Summary: A phase II study of Antineoplastons A10 And AS2-1 Private In Patients With Craniopharyngioma

To demonstrate the antitumor activity of Antineoplaston A10 and AS2-1 in the treatment of patients with craniopharyngioma by determining the proportion of patients who experience an objective tumor response. To evaluate the adverse effects and tolerance of Antineoplaston A10 and AS2-1 in these patients.

Inclusion Criteria

• Patients more than 6 months of age with a diagnosis of incurable craniopharyngioma who are unlikely to respond to existing therapeutic regimens and for whom curative therapeutic regimens do not exist.
• The patient should have histological confirmation of the brain tumor under study (either at the initial diagnosis or at the recurrence ); the only exceptions are some cases of dangerous locations of brain tumors such as brain stem tumors, where biopsy may entail unacceptable risk to the patient. There will be no exclusion based on tumor size, multifocality, or leptomeningeal or systemic metastases.
• Any patients who have not been seen by radiation therapist, or by a neurosurgeon should obtain these consultations, to verify whether the are existing therapies of known benefit that should be pursued before ( or instead of ) antineoplastons.
• Patients must have evidence of brain tumor by gadolinium- enhanced MRI, or if MRI is contraindicated, contrast-enhanced CT scan performed within two weeks prior to entry. The minimum size of the tumor must be not smaller than 5 mm.
• Patients must have a performance status of 60% to 100% on the Karnofsky Performance Scale (Appendix C).

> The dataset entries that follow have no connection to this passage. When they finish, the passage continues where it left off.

File: src/rtl/seq_magnitude_comparator.sv
// Multi-cycle magnitude comparator: scans operands MSB-first one CHUNK slice
// per clock and stops at the first differing slice.
module seq_magnitude_comparator
    import seq_magnitude_comparator_pkg::*;
#(
    parameter int WIDTH = 16,
    parameter int CHUNK = 4,
    parameter int RES_W = 8
) (
    input  logic                        clk,
    input  logic                        rst,
    seq_magnitude_comparator_if.slave   bus
);

    localparam int NCHUNK = WIDTH / CHUNK;
    localparam int IDX_W  = (NCHUNK > 1) ? $clog2(NCHUNK) : 1;
    localparam int NSLOT  = 1 << IDX_W;
    localparam int CNT_W  = $clog2(NCHUNK + 1);

    generate
        if (WIDTH % CHUNK != 0) begin : g_bad_width
            $fatal(1, "seq_magnitude_comparator: WIDTH must be a multiple of CHUNK");
        end
    endgenerate

    state_t           state_reg;
    logic [WIDTH-1:0] a_reg;
    logic [WIDTH-1:0] b_reg;
    logic             signed_reg;
    logic [IDX_W-1:0] idx_reg;
    logic [CNT_W-1:0] cnt_reg;
    logic             in_ready_reg;
    logic             out_valid_reg;
    logic [RES_W-1:0] result_reg;
    logic             eq_reg;
    logic             gt_reg;
    logic             lt_reg;

    // Slice table padded to a power of two so idx_reg indexes it without range gaps.
    logic [CHUNK-1:0] a_slices [NSLOT];
    logic [CHUNK-1:0] b_slices [NSLOT];

    genvar gi;
    generate
        for (gi = 0; gi < NSLOT; gi++) begin : g_slice
            if (gi < NCHUNK) begin : g_real
                assign a_slices[gi] = a_reg[gi*CHUNK +: CHUNK];
                assign b_slices[gi] = b_reg[gi*CHUNK +: CHUNK];
            end else begin : g_pad
                assign a_slices[gi] = '0;
                assign b_slices[gi] = '0;
            end
        end
    endgenerate

    logic slice_gt;
    logic slice_lt;
    logic flip_msb;

    assign flip_msb = signed_reg && (idx_reg == IDX_W'(NCHUNK - 1));

    seq_magnitude_comparator_cmp_chunk #(
        .CHUNK (CHUNK)
    ) u_cmp_chunk (
        .a_s      (a_slices[idx_reg]),
        .b_s      (b_slices[idx_reg]),
        .flip_msb (flip_msb),
        .gt       (slice_gt),
        .lt       (slice_lt)
    );

    function automatic logic [RES_W-1:0] widen(input logic [7:0] code);
        return RES_W'($signed(code));
    endfunction

    always_ff @(posedge clk) begin
        if (rst) begin
            state_reg     <= ST_IDLE;
            a_reg         <= '0;
            b_reg         <= '0;
            signed_reg    <= 1'b0;
            idx_reg       <= '0;
            cnt_reg       <= '0;
            in_ready_reg  <= 1'b1;
            out_valid_reg <= 1'b0;
            result_reg    <= '0;
            eq_reg        <= 1'b0;
            gt_reg        <= 1'b0;
            lt_reg        <= 1'b0;
        end else begin
            case (state_reg)
                ST_IDLE: begin
                    if (bus.in_valid) begin
                        a_reg        <= bus.a;
                        b_reg        <= bus.b;
                        signed_reg   <= bus.signed_mode;
                        idx_reg      <= IDX_W'(NCHUNK - 1);
                        cnt_reg      <= '0;
                        in_ready_reg <= 1'b0;
                        state_reg    <= ST_SCAN;
                    end
                end
                ST_SCAN: begin
                    cnt_reg <= cnt_reg + CNT_W'(1);
                    if (slice_gt || slice_lt || (idx_reg == '0)) begin
                        result_reg    <= widen(cmp_code(slice_gt, slice_lt));
                        eq_reg        <= !(slice_gt || slice_lt);
                        gt_reg        <= slice_gt;
                        lt_reg        <= slice_lt;
                        out_valid_reg <= 1'b1;
                        state_reg     <= ST_DONE;
                    end else begin
                        idx_reg <= idx_reg - IDX_W'(1);
                    end
                end
                ST_DONE: begin
                    if (bus.out_ready) begin
                        out_valid_reg <= 1'b0;
                        in_ready_reg  <= 1'b1;
                        state_reg     <= ST_IDLE;
                    end
                end
                default: begin
                    state_reg     <= ST_IDLE;
                    in_ready_reg  <= 1'b1;
                    out_valid_reg <= 1'b0;
                end
            endcase
        end
    end

    assign bus.in_ready    = in_ready_reg;
    assign bus.out_valid   = out_valid_reg;
    assign bus.result      = result_reg;
    assign bus.eq          = eq_reg;
    assign bus.gt          = gt_reg;
    assign bus.lt          = lt_reg;
    assign bus.chunks_used = cnt_reg;

endmodule
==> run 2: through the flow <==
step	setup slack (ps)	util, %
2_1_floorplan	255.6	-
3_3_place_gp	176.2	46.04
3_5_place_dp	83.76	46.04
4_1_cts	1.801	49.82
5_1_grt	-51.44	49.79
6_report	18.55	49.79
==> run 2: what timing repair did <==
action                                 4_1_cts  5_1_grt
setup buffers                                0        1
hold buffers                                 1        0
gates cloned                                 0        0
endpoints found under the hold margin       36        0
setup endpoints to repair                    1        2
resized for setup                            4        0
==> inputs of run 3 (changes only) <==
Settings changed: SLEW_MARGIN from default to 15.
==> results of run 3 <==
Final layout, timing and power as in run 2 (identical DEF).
--- config.mk ---
export PLATFORM = sky130hd
export DESIGN_NAME = ahb_lite_cmd_master
export DESIGN_NICKNAME = d
export VERILOG_FILES = /design/src/rtl/ahb_lite_cmd_master.sv
export SDC_FILE = /design/constraint.sdc
export NUM_CORES = 1
export LEC_CHECK = 0
export BUFFER_PORTS_ARGS = -buffer_cell sky130_fd_sc_hd__buf_2
export CAP_MARGIN = 25
export CORE_MARGIN = 5
export CORE_UTILIZATION = 40
export DETAILED_ROUTE_END_ITERATION = 8
export PLACE_DENSITY = 0.69
export SKIP_CTS_REPAIR_TIMING = 1
export SLEW_MARGIN = 0
export SYNTH_ARGS = -nofsm -noshare
export SYNTH_HDL_FRONTEND = slang
export SYNTH_SLANG_ARGS = --single-unit
--- constraint.sdc ---
create_clock -name HCLK -period 4.23 [get_ports HCLK]
set_input_delay 0.2115 -clock HCLK [delete_from_list [all_inputs] [get_ports HCLK]]
set_output_delay 0.2115 -clock HCLK [all_outputs]
set_load 0.005 [all_outputs]
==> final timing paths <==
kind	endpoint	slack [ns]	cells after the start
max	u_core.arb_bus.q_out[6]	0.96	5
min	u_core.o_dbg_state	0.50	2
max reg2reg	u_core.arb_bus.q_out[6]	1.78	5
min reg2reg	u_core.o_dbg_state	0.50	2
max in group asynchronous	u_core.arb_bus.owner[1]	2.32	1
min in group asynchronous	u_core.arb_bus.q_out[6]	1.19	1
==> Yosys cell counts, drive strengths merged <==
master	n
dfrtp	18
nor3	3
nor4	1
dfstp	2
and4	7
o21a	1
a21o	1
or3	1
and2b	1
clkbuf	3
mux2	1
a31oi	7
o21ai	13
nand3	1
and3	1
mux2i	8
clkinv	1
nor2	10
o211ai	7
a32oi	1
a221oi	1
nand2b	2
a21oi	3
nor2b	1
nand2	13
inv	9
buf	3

Patients must have no evidence of hepatic insufficiency or renal insufficiency, and a total serum bilirubin and creatinine level not higher than 2.5 mg/ml; and SGOT and SGPT not higher than five times the upper limit of normal.
• Patients must have a relatively normal hematopoietic and function, WBC > 2000/mm3, and platelets > 50,000/mm3.
• Patients may be male or female. If female, the patient must not be pregnant or breast-feeding an infant, and either incapable of becoming pregnant or currently using contraceptive methods. Acceptable methods include the birth control pill, use of a diaphragm, intrauterine device, or condom by the patient's sexual partner. If male, the patient should use appropriate contraception, such as condoms, during the study and at least 4 weeks following completion of the study.
• Patients should be outpatients, but must have a life expectancy of at least two months with the feasibility of doing a complete follow-up.
• The use of corticosteroids is permitted to reduce symptoms and signs attributed to cerebral edema. It is recommended that the smallest dose be used which is compatible with the preservation of optimal neurologic function. Corticosteroids should be carefully monitored and recorded. Patients who are receiving corticosteroids must be on a fixed dose of corticosteroids for at least one week prior to baseline scan.
• Patients must recover from the adverse effects of previous therapy. At least eight weeks must have elapsed since the last dose of radiation therapy and at least four weeks must have elapsed since the last dose of chemotherapy (six weeks for nitrosoureas) or immunotherapy.

EXCLUSION CRITERIA

• Patients should not have serious active infections, fever, or other serious concomitant disease that would interfere with the evaluation of treatment drug (e.g., severe heart or lung disease, or hepatic failure).
• Patients with hypertension are excluded unless the blood pressure is adequately controlled.
• Patients who have had prior Antineoplaston treatment should be excluded from this protocol.
• Patients with brain stem location of the tumor are excluded.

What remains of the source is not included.